What the task asks: From the records below, print exactly the lines starting at the one containing "nxt_st.block = 1'b0;" and ending at the one containing "assign compare_value_b_out = st_ff.cmp_b;", ends included, and nothing else.

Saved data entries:
File: src/core/tmc_consts.svh
// Functional notes
// - count and two compares are 8-bit
// - select 1 ticks every system clock
// - prescaled rates divide by 8/64/256/1024
// - prescaler free runs, first count 1..N+1
// - prescaler reset aligns tick phase
// - pin synchronised then edge detected
// - latch transparent high, flops on rising
// - select 7 rising, 6 falling pin edges
// - pin edge to count 2.5-3.5 cycles
// - pin ticks bypass the prescaler
// - select 0 stops the counter
// - count readable and writable any time
// - count write beats clear and count
// - tick clears, increments or decrements
// - three-bit mode split over two controls
// - bottom 0x00, max 0xFF, top per mode
// - max and bottom indications are output
// - continuous compare sets compare flags
// - shared flags, each irq individually masked
// - overflow point depends on mode
// - flag set next tick, cleared by service
// - count write blocks next tick's match
// - mode 0 wraps, overflow at zero
// - clear-on-compare resets at compare a
//
// Purpose: offsets, field codes, reset values and counts for the timer
// Assumes: included by its bare name from the package and the core
// Notes: definitions only
`ifndef TMC_CONSTS_SVH
`define TMC_CONSTS_SVH
`define TMC_CNT_W 8
`define TMC_PSC_W 10
`define TMC_BOTTOM 8'h00
`define TMC_MAX 8'hff
`define TMC_CNT_RST 8'h00
`define TMC_PSC_RST 10'h000
`define TMC_PSC_M8 10'h007
`define TMC_PSC_M64 10'h03f
`define TMC_PSC_M256 10'h0ff
`define TMC_PSC_M1024 10'h3ff
`define TMC_CS_STOP 3'h0
`define TMC_CS_DIRECT 3'h1
`define TMC_CS_DIV8 3'h2
`define TMC_CS_DIV64 3'h3
`define TMC_CS_DIV256 3'h4
`define TMC_CS_DIV1024 3'h5
`define TMC_CS_EXT_FALL 3'h6
`define TMC_CS_EXT_RISE 3'h7
`define TMC_WM_NORMAL 3'h0
`define TMC_WM_PC_MAX 3'h1
`define TMC_WM_CTC 3'h2
`define TMC_WM_FAST_MAX 3'h3
`define TMC_WM_PC_CMPA 3'h5
`define TMC_WM_FAST_CMPA 3'h7
`define TMC_FLG_OVF 0
`define TMC_FLG_A 1
`define TMC_FLG_B 2
`define TMC_DIV8_GAP 7
`endif

File: src/core/tmc_pkg.sv
// Purpose: shared types of the timer core
// Assumes: tmc_consts.svh holds every number
// Notes: state structs are registered whole
`include "tmc_consts.svh"
package tmc_pkg;
  typedef logic [`TMC_CNT_W-1:0] tmc_byte_t;
  typedef logic [`TMC_PSC_W-1:0] tmc_psc_t;

  // whole state of the counter core
  typedef struct packed {
    tmc_byte_t cnt;
    tmc_byte_t cmp_a;
    tmc_byte_t cmp_b;
    logic count_down;
    tmc_psc_t psc;
    logic block;
    logic flg_ovf;
    logic flg_a;
    logic flg_b;
  } tmc_core_s;

  // synchroniser stages behind the latch
  typedef struct packed {
    logic sync;
    logic prev;
    logic rise;
    logic fall;
  } tmc_sync_s;
endpackage : tmc_pkg

File: src/core/tmc_timer.sv
// Purpose: clock select, prescaler and 8-bit up/down counter with flags
// Assumes: control bits arrive as plain ports on clk_in
// Notes: compare values are written directly, no double buffering
`timescale 1ns/1ps
`include "tmc_consts.svh"
module tmc_timer
  import tmc_pkg::*;
(
  input wire logic clk_in,
  input wire logic reset_in,
  input wire logic [2:0] clock_source_select_in,
  input wire logic waveform_mode_bit0_in,
  input wire logic waveform_mode_bit1_in,
  input wire logic waveform_mode_bit2_in,
  input wire logic prescaler_reset_in,
  input wire logic external_count_pin_in,
  input wire logic count_wr_in,
  input wire logic [7:0] count_wdata_in,
  input wire logic compare_a_wr_in,
  input wire logic [7:0] compare_a_wdata_in,
  input wire logic compare_b_wr_in,
  input wire logic [7:0] compare_b_wdata_in,
  input wire logic [2:0] flag_clear_in,
  input wire logic [2:0] flag_ack_in,
  input wire logic overflow_mask_in,
  input wire logic compare_a_mask_in,
  input wire logic compare_b_mask_in,
  output logic [7:0] timer_count_value_out,
  output logic [7:0] compare_value_a_out,
  output logic [7:0] compare_value_b_out,
  output logic overflow_flag_out,
  output logic compare_flag_a_out,
  output logic compare_flag_b_out,
  output logic overflow_irq_out,
  output logic compare_a_irq_out,
  output logic compare_b_irq_out,
  output logic timer_tick_out,
  output logic count_at_max_out,
  output logic count_at_bottom_out,
  output logic count_down_out,
  output logic match_a_out,
  output logic match_b_out
);
  tmc_core_s st_ff;
  tmc_core_s nxt_st;
  logic pin_rise;
  logic pin_fall;
  logic tap8;
  logic tap64;
  logic tap256;
  logic tap1024;
  logic timer_tick;
  logic [2:0] waveform_mode;
  logic is_pc;
  logic is_fast;
  logic is_ctc;
  tmc_byte_t top;
  logic match_a;
  logic match_b;
  logic set_ovf;
  logic set_a;
  logic set_b;
  logic [2:0] flag_drop;

  // pin edges come from the synchroniser
  tmc_pin_sync u_pin_sync (
    .clk_in(clk_in),
    .reset_in(reset_in),
    .external_count_pin_in(external_count_pin_in),
    .pin_rise_out(pin_rise),
    .pin_fall_out(pin_fall)
  );

  // taps of the shared chain
  // a tap fires when all lower chain bits are ones, once per divisor period
  always_comb begin
    tap8 = (st_ff.psc & `TMC_PSC_M8) == `TMC_PSC_M8;
    tap64 = (st_ff.psc & `TMC_PSC_M64) == `TMC_PSC_M64;
    tap256 = (st_ff.psc & `TMC_PSC_M256) == `TMC_PSC_M256;
    tap1024 = (st_ff.psc & `TMC_PSC_M1024) == `TMC_PSC_M1024;
  end

  // tick source multiplexer
  // external edges go straight through, never through the chain
  always_comb begin
    case (clock_source_select_in)
      `TMC_CS_STOP: begin
        timer_tick = 1'b0;
      end
      `TMC_CS_DIRECT: begin
        timer_tick = 1'b1;
      end
      `TMC_CS_DIV8: begin
        timer_tick = tap8;
      end
      `TMC_CS_DIV64: begin
        timer_tick = tap64;
      end
      `TMC_CS_DIV256: begin
        timer_tick = tap256;
      end
      `TMC_CS_DIV1024: begin
        timer_tick = tap1024;
      end
      `TMC_CS_EXT_FALL: begin
        timer_tick = pin_fall;
      end
      `TMC_CS_EXT_RISE: begin
        timer_tick = pin_rise;
      end
      default: begin
        timer_tick = 1'b0;
      end
    endcase
  end

  assign waveform_mode = {waveform_mode_bit2_in, waveform_mode_bit1_in, waveform_mode_bit0_in};

  // mode class and top value
  // reserved modes 4 and 6 fall back to the plain up-count sequence
  always_comb begin
    is_pc = (waveform_mode == `TMC_WM_PC_MAX) || (waveform_mode == `TMC_WM_PC_CMPA);
    is_fast = (waveform_mode == `TMC_WM_FAST_MAX) || (waveform_mode == `TMC_WM_FAST_CMPA);
    is_ctc = waveform_mode == `TMC_WM_CTC;
    if (waveform_mode_bit2_in || is_ctc) begin
      top = st_ff.cmp_a;
    end else begin
      top = `TMC_MAX;
    end
  end

  always_comb begin
    match_a = st_ff.cnt == st_ff.cmp_a;
    match_b = st_ff.cnt == st_ff.cmp_b;
  end

  // next state of the core
  always_comb begin
    nxt_st = st_ff;
    set_ovf = 1'b0;
    nxt_st.psc = st_ff.psc + tmc_psc_t'(1);
    if (prescaler_reset_in) begin
      nxt_st.psc = `TMC_PSC_RST;
    end
    if (timer_tick) begin
      if (is_pc) begin
        // dual slope: turn at top, overflow at bottom
        if (!st_ff.count_down) begin
          if (st_ff.cnt == top) begin
            nxt_st.count_down = 1'b1;
            nxt_st.cnt = st_ff.cnt - tmc_byte_t'(1);
          end else begin
            nxt_st.cnt = st_ff.cnt + tmc_byte_t'(1);
          end
        end else begin
          if (st_ff.cnt == `TMC_BOTTOM) begin
            nxt_st.count_down = 1'b0;
            nxt_st.cnt = st_ff.cnt + tmc_byte_t'(1);
            set_ovf = 1'b1;
          end else begin
            nxt_st.cnt = st_ff.cnt - tmc_byte_t'(1);
          end
        end
      end else if (is_fast || is_ctc) begin
        nxt_st.count_down = 1'b0;
        if (st_ff.cnt == top) begin
          nxt_st.cnt = `TMC_BOTTOM;
        end else begin
          nxt_st.cnt = st_ff.cnt + tmc_byte_t'(1);
        end
        // single-slope overflow point
        // ctc overflows only on the wrap from max, fast pwm at its top
        if (is_fast) begin
          set_ovf = st_ff.cnt == top;
        end else begin
          set_ovf = st_ff.cnt == `TMC_MAX;
        end
      end else begin
        nxt_st.count_down = 1'b0;
        nxt_st.cnt = st_ff.cnt + tmc_byte_t'(1);
        set_ovf = st_ff.cnt == `TMC_MAX;
      end
    end
    if (count_wr_in) begin
      nxt_st.cnt = count_wdata_in;
    end
    // block armed by a count write
    // cleared by the next tick only; a write on a tick re-arms it
    if (count_wr_in) begin
      nxt_st.block = 1'b1;
    end else if (timer_tick) begin
      nxt_st.block = 1'b0;
    end
    if (compare_a_wr_in) begin
      nxt_st.cmp_a = compare_a_wdata_in;
    end
    if (compare_b_wr_in) begin
      nxt_st.cmp_b = compare_b_wdata_in;
    end
    // flag update; a set in the clear cycle survives
    nxt_st.flg_ovf = (st_ff.flg_ovf & ~flag_drop[`TMC_FLG_OVF]) | set_ovf;
    nxt_st.flg_a = (st_ff.flg_a & ~flag_drop[`TMC_FLG_A]) | set_a;
    nxt_st.flg_b = (st_ff.flg_b & ~flag_drop[`TMC_FLG_B]) | set_b;
  end

  // match raises its flag on the tick
  always_comb begin
    set_a = timer_tick && match_a && !st_ff.block;
    set_b = timer_tick && match_b && !st_ff.block;
    flag_drop = flag_clear_in | flag_ack_in;
  end

  // state register
  always_ff @(posedge clk_in) begin
    if (reset_in) begin
      st_ff <= '0;
    end else begin
      st_ff <= nxt_st;
    end
  end

  assign timer_count_value_out = st_ff.cnt;
  assign compare_value_a_out = st_ff.cmp_a;
  assign compare_value_b_out = st_ff.cmp_b;
  assign overflow_flag_out = st_ff.flg_ovf;
  assign compare_flag_a_out = st_ff.flg_a;
  assign compare_flag_b_out = st_ff.flg_b;

  assign overflow_irq_out = st_ff.flg_ovf & overflow_mask_in;
  assign compare_a_irq_out = st_ff.flg_a & compare_a_mask_in;
  assign compare_b_irq_out = st_ff.flg_b & compare_b_mask_in;

  assign count_at_max_out = st_ff.cnt == `TMC_MAX;
  assign count_at_bottom_out = st_ff.cnt == `TMC_BOTTOM;
  assign count_down_out = st_ff.count_down;
  assign match_a_out = match_a;
  assign match_b_out = match_b;
  assign timer_tick_out = timer_tick;
endmodule : tmc_timer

Result below:
      nxt_st.block = 1'b0;
    end
    if (compare_a_wr_in) begin
      nxt_st.cmp_a = compare_a_wdata_in;
    end
    if (compare_b_wr_in) begin
      nxt_st.cmp_b = compare_b_wdata_in;
    end
    // flag update; a set in the clear cycle survives
    nxt_st.flg_ovf = (st_ff.flg_ovf & ~flag_drop[`TMC_FLG_OVF]) | set_ovf;
    nxt_st.flg_a = (st_ff.flg_a & ~flag_drop[`TMC_FLG_A]) | set_a;
    nxt_st.flg_b = (st_ff.flg_b & ~flag_drop[`TMC_FLG_B]) | set_b;
  end

  // match raises its flag on the tick
  always_comb begin
    set_a = timer_tick && match_a && !st_ff.block;
    set_b = timer_tick && match_b && !st_ff.block;
    flag_drop = flag_clear_in | flag_ack_in;
  end

  // state register
  always_ff @(posedge clk_in) begin
    if (reset_in) begin
      st_ff <= '0;
    end else begin
      st_ff <= nxt_st;
    end
  end

  assign timer_count_value_out = st_ff.cnt;
  assign compare_value_a_out = st_ff.cmp_a;
  assign compare_value_b_out = st_ff.cmp_b;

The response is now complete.